Exercise goal :: The answer should contain every record below, output exactly.
---- Information provided
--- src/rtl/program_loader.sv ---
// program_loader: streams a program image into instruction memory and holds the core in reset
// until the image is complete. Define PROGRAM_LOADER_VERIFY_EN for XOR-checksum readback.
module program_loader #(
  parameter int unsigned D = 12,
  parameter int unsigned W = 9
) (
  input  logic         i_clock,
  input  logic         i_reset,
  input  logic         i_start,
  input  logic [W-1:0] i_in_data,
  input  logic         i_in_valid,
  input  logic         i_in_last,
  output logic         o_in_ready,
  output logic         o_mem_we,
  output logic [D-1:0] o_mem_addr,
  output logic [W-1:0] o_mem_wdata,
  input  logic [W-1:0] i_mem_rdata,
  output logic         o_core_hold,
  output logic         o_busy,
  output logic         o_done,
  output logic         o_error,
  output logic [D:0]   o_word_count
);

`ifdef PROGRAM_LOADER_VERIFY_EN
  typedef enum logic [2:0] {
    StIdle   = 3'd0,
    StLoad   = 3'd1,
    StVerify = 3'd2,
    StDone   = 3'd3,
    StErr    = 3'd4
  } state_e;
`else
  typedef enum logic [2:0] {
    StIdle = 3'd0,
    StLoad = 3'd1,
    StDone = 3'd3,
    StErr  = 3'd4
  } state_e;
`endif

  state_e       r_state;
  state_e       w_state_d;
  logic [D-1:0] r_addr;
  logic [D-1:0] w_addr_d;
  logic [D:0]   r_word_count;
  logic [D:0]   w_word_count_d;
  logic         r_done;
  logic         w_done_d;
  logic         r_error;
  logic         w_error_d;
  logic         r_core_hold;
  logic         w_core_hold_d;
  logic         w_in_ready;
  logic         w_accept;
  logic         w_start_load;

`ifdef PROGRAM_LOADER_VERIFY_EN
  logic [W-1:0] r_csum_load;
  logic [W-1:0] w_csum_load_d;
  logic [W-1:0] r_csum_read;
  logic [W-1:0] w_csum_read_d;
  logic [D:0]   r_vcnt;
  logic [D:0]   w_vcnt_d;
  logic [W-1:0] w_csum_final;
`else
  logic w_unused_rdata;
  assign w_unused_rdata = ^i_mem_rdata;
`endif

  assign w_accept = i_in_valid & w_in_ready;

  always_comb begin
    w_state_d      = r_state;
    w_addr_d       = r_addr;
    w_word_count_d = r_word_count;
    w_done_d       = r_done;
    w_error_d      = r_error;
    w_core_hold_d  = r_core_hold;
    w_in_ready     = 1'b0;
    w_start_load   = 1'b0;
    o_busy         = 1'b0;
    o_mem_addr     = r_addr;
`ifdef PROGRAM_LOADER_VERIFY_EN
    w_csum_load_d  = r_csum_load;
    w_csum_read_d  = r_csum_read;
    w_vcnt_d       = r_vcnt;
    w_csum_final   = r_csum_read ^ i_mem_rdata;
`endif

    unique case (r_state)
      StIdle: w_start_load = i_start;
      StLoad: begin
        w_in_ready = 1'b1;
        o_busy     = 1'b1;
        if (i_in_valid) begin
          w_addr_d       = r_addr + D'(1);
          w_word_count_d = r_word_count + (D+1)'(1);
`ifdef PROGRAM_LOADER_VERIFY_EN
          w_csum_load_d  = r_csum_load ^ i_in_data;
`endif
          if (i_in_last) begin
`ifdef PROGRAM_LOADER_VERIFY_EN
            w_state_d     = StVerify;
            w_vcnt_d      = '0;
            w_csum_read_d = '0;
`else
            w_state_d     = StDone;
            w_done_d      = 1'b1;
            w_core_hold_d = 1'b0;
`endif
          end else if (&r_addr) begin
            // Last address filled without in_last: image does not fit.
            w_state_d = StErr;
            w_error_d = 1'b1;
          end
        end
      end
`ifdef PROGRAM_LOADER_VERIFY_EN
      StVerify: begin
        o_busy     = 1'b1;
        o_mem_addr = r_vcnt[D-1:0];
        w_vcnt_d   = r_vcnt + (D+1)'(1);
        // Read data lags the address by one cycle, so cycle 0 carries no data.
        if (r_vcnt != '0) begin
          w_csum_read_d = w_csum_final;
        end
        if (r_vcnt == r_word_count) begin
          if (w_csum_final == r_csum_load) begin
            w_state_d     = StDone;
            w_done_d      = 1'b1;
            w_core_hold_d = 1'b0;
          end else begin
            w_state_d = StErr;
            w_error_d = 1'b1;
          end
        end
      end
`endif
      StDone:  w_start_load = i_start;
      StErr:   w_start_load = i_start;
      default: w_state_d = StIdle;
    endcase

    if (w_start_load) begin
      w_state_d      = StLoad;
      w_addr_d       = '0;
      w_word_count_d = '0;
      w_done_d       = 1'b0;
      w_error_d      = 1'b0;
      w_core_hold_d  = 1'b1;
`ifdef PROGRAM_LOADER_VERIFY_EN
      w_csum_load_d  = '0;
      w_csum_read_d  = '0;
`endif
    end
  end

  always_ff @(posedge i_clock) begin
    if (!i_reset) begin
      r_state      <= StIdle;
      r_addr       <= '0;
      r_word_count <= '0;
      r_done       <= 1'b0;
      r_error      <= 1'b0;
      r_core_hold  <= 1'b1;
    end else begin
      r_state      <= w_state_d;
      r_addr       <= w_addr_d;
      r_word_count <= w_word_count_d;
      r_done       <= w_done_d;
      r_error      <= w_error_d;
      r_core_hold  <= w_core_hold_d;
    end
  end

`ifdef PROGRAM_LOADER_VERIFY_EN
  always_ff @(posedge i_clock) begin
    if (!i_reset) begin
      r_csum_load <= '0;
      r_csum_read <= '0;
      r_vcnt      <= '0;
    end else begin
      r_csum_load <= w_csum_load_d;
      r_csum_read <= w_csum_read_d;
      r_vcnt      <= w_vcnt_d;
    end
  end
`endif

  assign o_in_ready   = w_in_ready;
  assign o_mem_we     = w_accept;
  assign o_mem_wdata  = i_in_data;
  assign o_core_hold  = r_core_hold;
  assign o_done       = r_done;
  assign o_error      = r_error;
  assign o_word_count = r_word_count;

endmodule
--------
Problem solution ::
--- src/rtl/program_loader.sv ---
// program_loader: streams a program image into instruction memory and holds the core in reset
// until the image is complete. Define PROGRAM_LOADER_VERIFY_EN for XOR-checksum readback.
module program_loader #(
  parameter int unsigned D = 12,
  parameter int unsigned W = 9
) (
  input  logic         i_clock,
  input  logic         i_reset,
  input  logic         i_start,
  input  logic [W-1:0] i_in_data,
  input  logic         i_in_valid,
  input  logic         i_in_last,
  output logic         o_in_ready,
  output logic         o_mem_we,
  output logic [D-1:0] o_mem_addr,
  output logic [W-1:0] o_mem_wdata,
  input  logic [W-1:0] i_mem_rdata,
  output logic         o_core_hold,
  output logic         o_busy,
  output logic         o_done,
  output logic         o_error,
  output logic [D:0]   o_word_count
);

`ifdef PROGRAM_LOADER_VERIFY_EN
  typedef enum logic [2:0] {
    StIdle   = 3'd0,
    StLoad   = 3'd1,
    StVerify = 3'd2,
    StDone   = 3'd3,
    StErr    = 3'd4
  } state_e;
`else
  typedef enum logic [2:0] {
    StIdle = 3'd0,
    StLoad = 3'd1,
    StDone = 3'd3,
    StErr  = 3'd4
  } state_e;
`endif

  state_e       r_state;
  state_e       w_state_d;
  logic [D-1:0] r_addr;
  logic [D-1:0] w_addr_d;
  logic [D:0]   r_word_count;
  logic [D:0]   w_word_count_d;
  logic         r_done;
  logic         w_done_d;
  logic         r_error;
  logic         w_error_d;
  logic         r_core_hold;
  logic         w_core_hold_d;
  logic         w_in_ready;
  logic         w_accept;
  logic         w_start_load;

`ifdef PROGRAM_LOADER_VERIFY_EN
  logic [W-1:0] r_csum_load;
  logic [W-1:0] w_csum_load_d;
  logic [W-1:0] r_csum_read;
  logic [W-1:0] w_csum_read_d;
  logic [D:0]   r_vcnt;
  logic [D:0]   w_vcnt_d;
  logic [W-1:0] w_csum_final;
`else
  logic w_unused_rdata;
  assign w_unused_rdata = ^i_mem_rdata;
`endif

  assign w_accept = i_in_valid & w_in_ready;

  always_comb begin
    w_state_d      = r_state;
    w_addr_d       = r_addr;
    w_word_count_d = r_word_count;
    w_done_d       = r_done;
    w_error_d      = r_error;
    w_core_hold_d  = r_core_hold;
    w_in_ready     = 1'b0;
    w_start_load   = 1'b0;
    o_busy         = 1'b0;
    o_mem_addr     = r_addr;
`ifdef PROGRAM_LOADER_VERIFY_EN
    w_csum_load_d  = r_csum_load;
    w_csum_read_d  = r_csum_read;
    w_vcnt_d       = r_vcnt;
    w_csum_final   = r_csum_read ^ i_mem_rdata;
`endif

    unique case (r_state)
      StIdle: w_start_load = i_start;
      StLoad: begin
        w_in_ready = 1'b1;
        o_busy     = 1'b1;
        if (i_in_valid) begin
          w_addr_d       = r_addr + D'(1);
          w_word_count_d = r_word_count + (D+1)'(1);
`ifdef PROGRAM_LOADER_VERIFY_EN
          w_csum_load_d  = r_csum_load ^ i_in_data;
`endif
          if (i_in_last) begin
`ifdef PROGRAM_LOADER_VERIFY_EN
            w_state_d     = StVerify;
            w_vcnt_d      = '0;
            w_csum_read_d = '0;
`else
            w_state_d     = StDone;
            w_done_d      = 1'b1;
            w_core_hold_d = 1'b0;
`endif
          end else if (&r_addr) begin
            // Last address filled without in_last: image does not fit.
            w_state_d = StErr;
            w_error_d = 1'b1;
          end
        end
      end
`ifdef PROGRAM_LOADER_VERIFY_EN
      StVerify: begin
        o_busy     = 1'b1;
        o_mem_addr = r_vcnt[D-1:0];
        w_vcnt_d   = r_vcnt + (D+1)'(1);
        // Read data lags the address by one cycle, so cycle 0 carries no data.
        if (r_vcnt != '0) begin
          w_csum_read_d = w_csum_final;
        end
        if (r_vcnt == r_word_count) begin
          if (w_csum_final == r_csum_load) begin
            w_state_d     = StDone;
            w_done_d      = 1'b1;
            w_core_hold_d = 1'b0;
          end else begin
            w_state_d = StErr;
            w_error_d = 1'b1;
          end
        end
      end
`endif
      StDone:  w_start_load = i_start;
      StErr:   w_start_load = i_start;
      default: w_state_d = StIdle;
    endcase

    if (w_start_load) begin
      w_state_d      = StLoad;
      w_addr_d       = '0;
      w_word_count_d = '0;
      w_done_d       = 1'b0;
      w_error_d      = 1'b0;
      w_core_hold_d  = 1'b1;
`ifdef PROGRAM_LOADER_VERIFY_EN
      w_csum_load_d  = '0;
      w_csum_read_d  = '0;
`endif
    end
  end

  always_ff @(posedge i_clock) begin
    if (!i_reset) begin
      r_state      <= StIdle;
      r_addr       <= '0;
      r_word_count <= '0;
      r_done       <= 1'b0;
      r_error      <= 1'b0;
      r_core_hold  <= 1'b1;
    end else begin
      r_state      <= w_state_d;
      r_addr       <= w_addr_d;
      r_word_count <= w_word_count_d;
      r_done       <= w_done_d;
      r_error      <= w_error_d;
      r_core_hold  <= w_core_hold_d;
    end
  end

`ifdef PROGRAM_LOADER_VERIFY_EN
  always_ff @(posedge i_clock) begin
    if (!i_reset) begin
      r_csum_load <= '0;
      r_csum_read <= '0;
      r_vcnt      <= '0;
    end else begin
      r_csum_load <= w_csum_load_d;
      r_csum_read <= w_csum_read_d;
      r_vcnt      <= w_vcnt_d;
    end
  end
`endif

  assign o_in_ready   = w_in_ready;
  assign o_mem_we     = w_accept;
  assign o_mem_wdata  = i_in_data;
  assign o_core_hold  = r_core_hold;
  assign o_done       = r_done;
  assign o_error      = r_error;
  assign o_word_count = r_word_count;

endmodule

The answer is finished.